Problem to work on
Beginning at the line that contains "## constraint.sdc", transcribe every line up to the last one in the material below. Include no other lines.

Supplied material
## config.mk

```make
export PLATFORM = sky130hd
export DESIGN_NAME = xnp_outer_acc
export DESIGN_NICKNAME = d
export VERILOG_FILES = /design/src/rtl/xnp_pkg.sv /design/src/rtl/xnp_xnor_popcnt.sv /design/src/rtl/xnp_row_unit.sv /design/src/rtl/xnp_ctrl.sv /design/src/rtl/xnp_tile_store.sv /design/src/rtl/xnp_outer_acc.sv
export SDC_FILE = /design/constraint.sdc
export NUM_CORES = 1
export LEC_CHECK = 0
export BUFFER_PORTS_ARGS = -buffer_cell sky130_fd_sc_hd__buf_2
export CORE_AREA = 2 2 130 132
export CTS_BUF_LIST = sky130_fd_sc_hd__clkbuf_4
export CTS_CLUSTER_SIZE = 30
export DETAILED_ROUTE_END_ITERATION = 8
export DIE_AREA = 0 0 132 134
export SETUP_SLACK_MARGIN = 0.15
export SLEW_MARGIN = 5
export SYNTH_ARGS = -nofsm -noshare
export SYNTH_HDL_FRONTEND = slang
export SYNTH_SLANG_ARGS = --single-unit
```

## constraint.sdc

```tcl
create_clock -name clk -period 1.3 [get_ports clk]
set_clock_uncertainty 0.05 [all_clocks]
set_input_delay 0.065 -clock clk [delete_from_list [all_inputs] [get_ports clk]]
set_output_delay 0.065 -clock clk [all_outputs]
set_load 0.01 [all_outputs]
```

Task result
## constraint.sdc

```tcl
create_clock -name clk -period 1.3 [get_ports clk]
set_clock_uncertainty 0.05 [all_clocks]
set_input_delay 0.065 -clock clk [delete_from_list [all_inputs] [get_ports clk]]
set_output_delay 0.065 -clock clk [all_outputs]
set_load 0.01 [all_outputs]
```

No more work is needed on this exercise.